(Beginning of Dataset entries)

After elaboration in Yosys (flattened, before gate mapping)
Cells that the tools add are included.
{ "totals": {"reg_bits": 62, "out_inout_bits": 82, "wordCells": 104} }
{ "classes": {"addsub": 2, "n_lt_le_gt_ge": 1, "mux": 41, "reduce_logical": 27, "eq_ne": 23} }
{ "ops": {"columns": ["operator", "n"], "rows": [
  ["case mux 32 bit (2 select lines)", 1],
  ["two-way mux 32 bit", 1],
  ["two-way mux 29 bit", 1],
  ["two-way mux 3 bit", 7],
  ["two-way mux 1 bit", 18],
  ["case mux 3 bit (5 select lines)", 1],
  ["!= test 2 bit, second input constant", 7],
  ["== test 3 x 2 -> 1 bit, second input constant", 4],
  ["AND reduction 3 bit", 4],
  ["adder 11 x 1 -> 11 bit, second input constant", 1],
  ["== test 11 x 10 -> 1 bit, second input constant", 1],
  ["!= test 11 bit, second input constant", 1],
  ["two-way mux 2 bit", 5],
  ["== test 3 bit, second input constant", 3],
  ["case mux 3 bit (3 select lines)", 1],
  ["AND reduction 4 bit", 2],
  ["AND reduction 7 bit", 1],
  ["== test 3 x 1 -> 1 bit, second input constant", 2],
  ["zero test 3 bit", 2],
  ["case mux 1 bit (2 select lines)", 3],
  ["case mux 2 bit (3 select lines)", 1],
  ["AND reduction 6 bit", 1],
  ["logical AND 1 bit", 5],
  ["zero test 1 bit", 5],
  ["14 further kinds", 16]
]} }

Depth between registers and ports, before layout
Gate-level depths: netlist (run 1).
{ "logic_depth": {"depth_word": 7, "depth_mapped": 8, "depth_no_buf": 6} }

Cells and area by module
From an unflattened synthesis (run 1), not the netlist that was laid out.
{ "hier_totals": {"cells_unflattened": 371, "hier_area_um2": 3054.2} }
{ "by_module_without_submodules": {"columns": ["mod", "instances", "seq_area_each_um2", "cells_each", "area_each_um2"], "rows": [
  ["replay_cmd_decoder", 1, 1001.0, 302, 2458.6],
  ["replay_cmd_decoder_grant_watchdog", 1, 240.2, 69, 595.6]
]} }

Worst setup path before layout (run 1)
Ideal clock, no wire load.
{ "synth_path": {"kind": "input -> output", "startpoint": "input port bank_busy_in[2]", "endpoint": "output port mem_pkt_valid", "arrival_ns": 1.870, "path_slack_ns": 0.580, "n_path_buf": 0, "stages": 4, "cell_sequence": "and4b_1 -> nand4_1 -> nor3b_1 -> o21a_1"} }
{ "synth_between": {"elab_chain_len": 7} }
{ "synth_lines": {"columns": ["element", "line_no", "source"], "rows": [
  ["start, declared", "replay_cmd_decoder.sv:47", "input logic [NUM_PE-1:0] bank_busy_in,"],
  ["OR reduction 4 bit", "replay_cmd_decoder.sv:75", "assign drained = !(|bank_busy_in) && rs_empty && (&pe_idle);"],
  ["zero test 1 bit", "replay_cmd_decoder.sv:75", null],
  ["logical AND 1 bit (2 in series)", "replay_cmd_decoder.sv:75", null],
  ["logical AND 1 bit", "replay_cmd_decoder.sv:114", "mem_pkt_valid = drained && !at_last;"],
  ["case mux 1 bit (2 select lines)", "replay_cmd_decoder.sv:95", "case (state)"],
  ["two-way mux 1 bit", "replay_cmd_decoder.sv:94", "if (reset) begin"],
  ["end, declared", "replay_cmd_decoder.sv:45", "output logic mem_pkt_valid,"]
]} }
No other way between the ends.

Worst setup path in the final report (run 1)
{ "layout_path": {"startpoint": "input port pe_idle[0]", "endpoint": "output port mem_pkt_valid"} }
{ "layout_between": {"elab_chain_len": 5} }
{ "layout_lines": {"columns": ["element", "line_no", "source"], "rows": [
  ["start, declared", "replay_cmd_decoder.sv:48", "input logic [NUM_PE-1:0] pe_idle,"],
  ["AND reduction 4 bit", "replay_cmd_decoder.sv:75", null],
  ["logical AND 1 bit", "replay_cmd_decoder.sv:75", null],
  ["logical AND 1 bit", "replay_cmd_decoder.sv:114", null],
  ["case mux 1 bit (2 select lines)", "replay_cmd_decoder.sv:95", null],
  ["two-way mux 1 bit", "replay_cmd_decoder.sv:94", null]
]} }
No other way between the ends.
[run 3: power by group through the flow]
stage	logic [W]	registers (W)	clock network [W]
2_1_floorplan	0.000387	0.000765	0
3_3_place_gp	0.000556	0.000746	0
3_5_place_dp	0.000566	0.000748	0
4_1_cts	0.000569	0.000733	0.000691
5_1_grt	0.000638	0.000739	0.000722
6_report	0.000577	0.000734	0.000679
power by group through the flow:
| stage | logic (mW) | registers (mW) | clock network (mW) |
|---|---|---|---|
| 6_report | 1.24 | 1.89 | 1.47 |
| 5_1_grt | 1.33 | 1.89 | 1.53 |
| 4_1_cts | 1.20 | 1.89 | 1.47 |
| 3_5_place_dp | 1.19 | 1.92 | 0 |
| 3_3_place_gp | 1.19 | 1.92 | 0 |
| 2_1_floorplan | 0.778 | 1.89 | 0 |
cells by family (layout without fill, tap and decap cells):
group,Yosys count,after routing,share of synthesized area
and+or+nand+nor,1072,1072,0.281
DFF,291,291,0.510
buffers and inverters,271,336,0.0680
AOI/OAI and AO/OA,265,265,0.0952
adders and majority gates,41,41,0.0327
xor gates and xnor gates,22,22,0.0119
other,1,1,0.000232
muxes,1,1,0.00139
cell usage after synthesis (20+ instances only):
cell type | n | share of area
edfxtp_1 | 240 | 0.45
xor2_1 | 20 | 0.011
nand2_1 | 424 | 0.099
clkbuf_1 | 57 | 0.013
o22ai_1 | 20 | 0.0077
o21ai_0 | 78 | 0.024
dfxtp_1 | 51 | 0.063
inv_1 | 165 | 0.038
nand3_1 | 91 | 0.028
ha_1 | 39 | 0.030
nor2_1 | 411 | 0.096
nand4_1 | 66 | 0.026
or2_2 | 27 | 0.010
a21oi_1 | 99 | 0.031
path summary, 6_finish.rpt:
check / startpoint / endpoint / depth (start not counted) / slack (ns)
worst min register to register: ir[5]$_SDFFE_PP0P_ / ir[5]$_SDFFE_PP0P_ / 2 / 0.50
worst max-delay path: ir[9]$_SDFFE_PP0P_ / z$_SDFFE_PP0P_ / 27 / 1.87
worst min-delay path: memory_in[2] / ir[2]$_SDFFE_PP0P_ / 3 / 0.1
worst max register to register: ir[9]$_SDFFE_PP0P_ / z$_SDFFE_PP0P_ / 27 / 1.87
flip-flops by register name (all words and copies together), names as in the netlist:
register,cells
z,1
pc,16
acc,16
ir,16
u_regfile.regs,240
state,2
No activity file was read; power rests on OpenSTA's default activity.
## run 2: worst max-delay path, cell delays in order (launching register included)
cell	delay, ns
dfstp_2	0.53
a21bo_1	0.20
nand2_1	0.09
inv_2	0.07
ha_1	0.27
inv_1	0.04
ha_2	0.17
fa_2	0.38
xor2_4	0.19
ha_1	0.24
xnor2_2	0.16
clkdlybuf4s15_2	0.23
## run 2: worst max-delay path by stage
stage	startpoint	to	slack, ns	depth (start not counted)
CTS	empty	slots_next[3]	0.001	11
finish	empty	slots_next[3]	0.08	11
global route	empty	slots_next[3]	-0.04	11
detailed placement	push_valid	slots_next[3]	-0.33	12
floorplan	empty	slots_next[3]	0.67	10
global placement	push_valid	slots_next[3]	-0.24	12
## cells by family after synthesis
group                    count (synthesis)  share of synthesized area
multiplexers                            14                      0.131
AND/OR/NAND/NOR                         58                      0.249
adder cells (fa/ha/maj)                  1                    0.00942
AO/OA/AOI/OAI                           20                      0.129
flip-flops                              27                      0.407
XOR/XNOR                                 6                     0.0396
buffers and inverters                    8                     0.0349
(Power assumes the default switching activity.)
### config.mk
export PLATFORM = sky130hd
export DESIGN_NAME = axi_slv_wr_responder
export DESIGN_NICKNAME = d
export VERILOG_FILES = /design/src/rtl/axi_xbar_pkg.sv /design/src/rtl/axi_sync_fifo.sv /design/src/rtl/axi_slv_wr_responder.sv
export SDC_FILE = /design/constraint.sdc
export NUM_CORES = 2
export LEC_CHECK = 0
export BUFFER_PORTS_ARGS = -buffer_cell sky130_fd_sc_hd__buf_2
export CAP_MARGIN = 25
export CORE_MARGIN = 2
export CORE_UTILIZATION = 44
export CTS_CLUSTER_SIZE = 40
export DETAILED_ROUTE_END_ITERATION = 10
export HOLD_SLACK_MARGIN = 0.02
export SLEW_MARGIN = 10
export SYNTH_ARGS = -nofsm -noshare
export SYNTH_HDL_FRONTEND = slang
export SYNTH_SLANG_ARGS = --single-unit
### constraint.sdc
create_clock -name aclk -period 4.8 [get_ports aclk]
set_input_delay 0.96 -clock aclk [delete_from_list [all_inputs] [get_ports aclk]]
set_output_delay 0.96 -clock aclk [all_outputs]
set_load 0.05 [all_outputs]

(End of Dataset entries)
(Beginning of Dataset entries)

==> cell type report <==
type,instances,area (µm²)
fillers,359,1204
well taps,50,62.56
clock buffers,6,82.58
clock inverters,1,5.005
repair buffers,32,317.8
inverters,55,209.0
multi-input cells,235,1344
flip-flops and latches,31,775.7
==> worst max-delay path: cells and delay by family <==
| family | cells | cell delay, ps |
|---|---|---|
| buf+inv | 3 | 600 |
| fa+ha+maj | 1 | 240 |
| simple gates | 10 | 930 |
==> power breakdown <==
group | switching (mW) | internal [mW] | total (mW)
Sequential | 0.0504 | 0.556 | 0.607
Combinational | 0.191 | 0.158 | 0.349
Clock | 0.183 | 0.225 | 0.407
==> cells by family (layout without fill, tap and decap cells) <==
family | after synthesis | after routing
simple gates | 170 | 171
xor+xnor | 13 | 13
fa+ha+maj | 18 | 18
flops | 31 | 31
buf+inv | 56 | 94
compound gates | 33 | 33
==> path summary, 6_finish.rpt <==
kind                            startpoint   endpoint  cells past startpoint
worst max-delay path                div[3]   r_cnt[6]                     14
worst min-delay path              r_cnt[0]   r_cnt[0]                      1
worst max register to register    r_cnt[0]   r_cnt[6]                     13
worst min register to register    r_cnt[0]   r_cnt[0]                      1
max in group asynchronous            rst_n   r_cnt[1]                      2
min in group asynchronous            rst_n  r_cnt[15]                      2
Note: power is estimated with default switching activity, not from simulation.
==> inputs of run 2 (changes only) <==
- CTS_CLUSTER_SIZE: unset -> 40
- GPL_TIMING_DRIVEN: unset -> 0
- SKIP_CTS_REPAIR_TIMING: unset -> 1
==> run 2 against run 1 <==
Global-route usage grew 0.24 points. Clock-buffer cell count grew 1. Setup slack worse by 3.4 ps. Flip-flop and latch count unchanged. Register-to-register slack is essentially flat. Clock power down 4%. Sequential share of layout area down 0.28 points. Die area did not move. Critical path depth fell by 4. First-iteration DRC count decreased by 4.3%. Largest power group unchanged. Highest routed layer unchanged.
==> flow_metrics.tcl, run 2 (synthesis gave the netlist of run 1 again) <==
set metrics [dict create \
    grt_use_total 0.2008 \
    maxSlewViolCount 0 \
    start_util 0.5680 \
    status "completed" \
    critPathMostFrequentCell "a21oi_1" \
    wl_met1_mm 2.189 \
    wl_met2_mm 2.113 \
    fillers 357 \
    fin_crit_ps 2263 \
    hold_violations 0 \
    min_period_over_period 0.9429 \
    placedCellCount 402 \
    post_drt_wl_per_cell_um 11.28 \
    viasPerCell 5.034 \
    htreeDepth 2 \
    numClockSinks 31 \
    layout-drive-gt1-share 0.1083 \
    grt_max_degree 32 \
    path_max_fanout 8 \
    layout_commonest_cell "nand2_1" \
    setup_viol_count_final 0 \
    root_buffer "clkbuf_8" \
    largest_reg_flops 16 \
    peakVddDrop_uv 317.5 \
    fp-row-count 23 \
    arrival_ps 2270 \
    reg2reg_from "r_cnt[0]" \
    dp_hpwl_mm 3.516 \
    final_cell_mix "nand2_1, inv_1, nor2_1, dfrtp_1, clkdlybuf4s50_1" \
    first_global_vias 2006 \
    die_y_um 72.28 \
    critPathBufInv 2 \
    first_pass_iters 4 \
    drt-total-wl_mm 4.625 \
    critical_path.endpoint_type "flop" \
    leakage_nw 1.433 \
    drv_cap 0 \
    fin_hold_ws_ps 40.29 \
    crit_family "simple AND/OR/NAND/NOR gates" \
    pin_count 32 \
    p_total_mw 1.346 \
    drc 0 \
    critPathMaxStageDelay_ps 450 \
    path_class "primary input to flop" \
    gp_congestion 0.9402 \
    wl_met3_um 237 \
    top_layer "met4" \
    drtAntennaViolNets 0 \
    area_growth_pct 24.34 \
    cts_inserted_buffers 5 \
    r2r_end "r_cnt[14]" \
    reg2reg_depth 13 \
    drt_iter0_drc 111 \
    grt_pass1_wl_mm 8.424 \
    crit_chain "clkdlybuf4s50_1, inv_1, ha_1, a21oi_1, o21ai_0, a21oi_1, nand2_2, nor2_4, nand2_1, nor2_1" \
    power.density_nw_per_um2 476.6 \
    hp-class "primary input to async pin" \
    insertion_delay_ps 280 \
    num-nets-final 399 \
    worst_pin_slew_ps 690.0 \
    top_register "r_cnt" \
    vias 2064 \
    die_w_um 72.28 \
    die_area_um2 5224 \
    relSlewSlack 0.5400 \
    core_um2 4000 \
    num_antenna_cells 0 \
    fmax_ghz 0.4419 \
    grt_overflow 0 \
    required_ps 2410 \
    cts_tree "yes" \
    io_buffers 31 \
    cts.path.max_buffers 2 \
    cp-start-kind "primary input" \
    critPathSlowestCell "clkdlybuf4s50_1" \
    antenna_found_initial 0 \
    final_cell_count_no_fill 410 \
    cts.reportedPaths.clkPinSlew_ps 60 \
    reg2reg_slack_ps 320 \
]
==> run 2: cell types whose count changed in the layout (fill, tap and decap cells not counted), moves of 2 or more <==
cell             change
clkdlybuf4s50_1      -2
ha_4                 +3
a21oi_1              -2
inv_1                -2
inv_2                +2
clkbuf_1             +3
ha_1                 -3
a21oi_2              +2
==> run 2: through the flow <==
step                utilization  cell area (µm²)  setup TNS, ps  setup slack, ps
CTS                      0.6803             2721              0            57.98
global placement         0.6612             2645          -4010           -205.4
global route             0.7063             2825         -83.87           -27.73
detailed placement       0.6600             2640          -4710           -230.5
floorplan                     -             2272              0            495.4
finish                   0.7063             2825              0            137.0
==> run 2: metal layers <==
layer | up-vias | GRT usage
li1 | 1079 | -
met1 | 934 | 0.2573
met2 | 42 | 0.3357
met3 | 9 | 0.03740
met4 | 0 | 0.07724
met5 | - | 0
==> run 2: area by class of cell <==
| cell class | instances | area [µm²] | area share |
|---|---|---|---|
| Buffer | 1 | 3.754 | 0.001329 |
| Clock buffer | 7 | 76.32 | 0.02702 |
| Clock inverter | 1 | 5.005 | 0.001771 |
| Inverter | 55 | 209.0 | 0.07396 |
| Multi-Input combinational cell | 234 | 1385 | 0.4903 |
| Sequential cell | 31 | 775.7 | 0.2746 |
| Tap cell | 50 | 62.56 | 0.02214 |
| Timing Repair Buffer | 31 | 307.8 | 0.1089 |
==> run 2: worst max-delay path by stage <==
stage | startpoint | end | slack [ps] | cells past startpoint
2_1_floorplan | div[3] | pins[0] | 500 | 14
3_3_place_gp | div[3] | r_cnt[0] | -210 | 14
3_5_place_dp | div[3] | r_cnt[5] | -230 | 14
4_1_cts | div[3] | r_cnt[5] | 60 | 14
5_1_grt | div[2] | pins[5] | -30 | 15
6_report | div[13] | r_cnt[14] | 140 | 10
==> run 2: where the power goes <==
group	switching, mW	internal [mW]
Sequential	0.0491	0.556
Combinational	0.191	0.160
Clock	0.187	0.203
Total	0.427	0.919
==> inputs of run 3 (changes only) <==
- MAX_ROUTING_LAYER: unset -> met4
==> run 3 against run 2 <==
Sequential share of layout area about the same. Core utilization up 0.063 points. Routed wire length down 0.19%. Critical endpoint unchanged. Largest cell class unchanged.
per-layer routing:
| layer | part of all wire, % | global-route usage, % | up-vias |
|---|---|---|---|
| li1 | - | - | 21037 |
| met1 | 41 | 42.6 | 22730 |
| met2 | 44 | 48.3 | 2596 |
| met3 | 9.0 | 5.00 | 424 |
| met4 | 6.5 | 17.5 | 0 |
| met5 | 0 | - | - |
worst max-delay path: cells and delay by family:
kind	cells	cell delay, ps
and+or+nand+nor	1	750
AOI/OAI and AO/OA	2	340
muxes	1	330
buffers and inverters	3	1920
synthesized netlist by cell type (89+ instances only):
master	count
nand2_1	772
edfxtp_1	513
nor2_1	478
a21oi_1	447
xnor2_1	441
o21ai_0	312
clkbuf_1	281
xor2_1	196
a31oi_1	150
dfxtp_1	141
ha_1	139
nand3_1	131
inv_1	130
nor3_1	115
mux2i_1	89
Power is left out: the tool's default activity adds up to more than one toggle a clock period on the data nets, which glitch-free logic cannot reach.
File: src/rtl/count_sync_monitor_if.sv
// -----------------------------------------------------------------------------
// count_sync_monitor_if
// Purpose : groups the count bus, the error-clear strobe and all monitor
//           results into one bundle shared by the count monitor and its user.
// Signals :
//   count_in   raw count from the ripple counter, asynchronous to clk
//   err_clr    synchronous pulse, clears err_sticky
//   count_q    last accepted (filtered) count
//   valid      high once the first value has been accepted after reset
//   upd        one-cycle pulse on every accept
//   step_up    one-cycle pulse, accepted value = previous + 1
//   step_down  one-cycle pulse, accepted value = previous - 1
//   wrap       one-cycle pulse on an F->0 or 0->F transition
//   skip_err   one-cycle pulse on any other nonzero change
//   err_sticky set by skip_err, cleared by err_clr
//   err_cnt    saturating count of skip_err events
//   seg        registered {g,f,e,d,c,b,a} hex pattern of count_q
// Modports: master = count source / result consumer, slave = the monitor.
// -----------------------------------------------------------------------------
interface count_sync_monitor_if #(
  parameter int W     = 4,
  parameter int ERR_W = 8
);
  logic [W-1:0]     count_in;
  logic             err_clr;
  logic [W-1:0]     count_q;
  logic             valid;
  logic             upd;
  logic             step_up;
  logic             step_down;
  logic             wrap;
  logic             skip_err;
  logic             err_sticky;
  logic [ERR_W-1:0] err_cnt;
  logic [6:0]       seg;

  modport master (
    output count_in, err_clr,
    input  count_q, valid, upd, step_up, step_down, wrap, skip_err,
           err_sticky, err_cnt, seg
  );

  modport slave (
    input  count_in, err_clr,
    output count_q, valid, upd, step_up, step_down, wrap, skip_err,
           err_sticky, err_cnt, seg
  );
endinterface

(End of Dataset entries)

### [Try it]
From the records above, print exactly the lines that run from the line with "viasPerCell 5.034 \" to the line with "required_ps 2410 \", inclusive.

### [Solution]
    viasPerCell 5.034 \
    htreeDepth 2 \
    numClockSinks 31 \
    layout-drive-gt1-share 0.1083 \
    grt_max_degree 32 \
    path_max_fanout 8 \
    layout_commonest_cell "nand2_1" \
    setup_viol_count_final 0 \
    root_buffer "clkbuf_8" \
    largest_reg_flops 16 \
    peakVddDrop_uv 317.5 \
    fp-row-count 23 \
    arrival_ps 2270 \
    reg2reg_from "r_cnt[0]" \
    dp_hpwl_mm 3.516 \
    final_cell_mix "nand2_1, inv_1, nor2_1, dfrtp_1, clkdlybuf4s50_1" \
    first_global_vias 2006 \
    die_y_um 72.28 \
    critPathBufInv 2 \
    first_pass_iters 4 \
    drt-total-wl_mm 4.625 \
    critical_path.endpoint_type "flop" \
    leakage_nw 1.433 \
    drv_cap 0 \
    fin_hold_ws_ps 40.29 \
    crit_family "simple AND/OR/NAND/NOR gates" \
    pin_count 32 \
    p_total_mw 1.346 \
    drc 0 \
    critPathMaxStageDelay_ps 450 \
    path_class "primary input to flop" \
    gp_congestion 0.9402 \
    wl_met3_um 237 \
    top_layer "met4" \
    drtAntennaViolNets 0 \
    area_growth_pct 24.34 \
    cts_inserted_buffers 5 \
    r2r_end "r_cnt[14]" \
    reg2reg_depth 13 \
    drt_iter0_drc 111 \
    grt_pass1_wl_mm 8.424 \
    crit_chain "clkdlybuf4s50_1, inv_1, ha_1, a21oi_1, o21ai_0, a21oi_1, nand2_2, nor2_4, nand2_1, nor2_1" \
    power.density_nw_per_um2 476.6 \
    hp-class "primary input to async pin" \
    insertion_delay_ps 280 \
    num-nets-final 399 \
    worst_pin_slew_ps 690.0 \
    top_register "r_cnt" \
    vias 2064 \
    die_w_um 72.28 \
    die_area_um2 5224 \
    relSlewSlack 0.5400 \
    core_um2 4000 \
    num_antenna_cells 0 \
    fmax_ghz 0.4419 \
    grt_overflow 0 \
    required_ps 2410 \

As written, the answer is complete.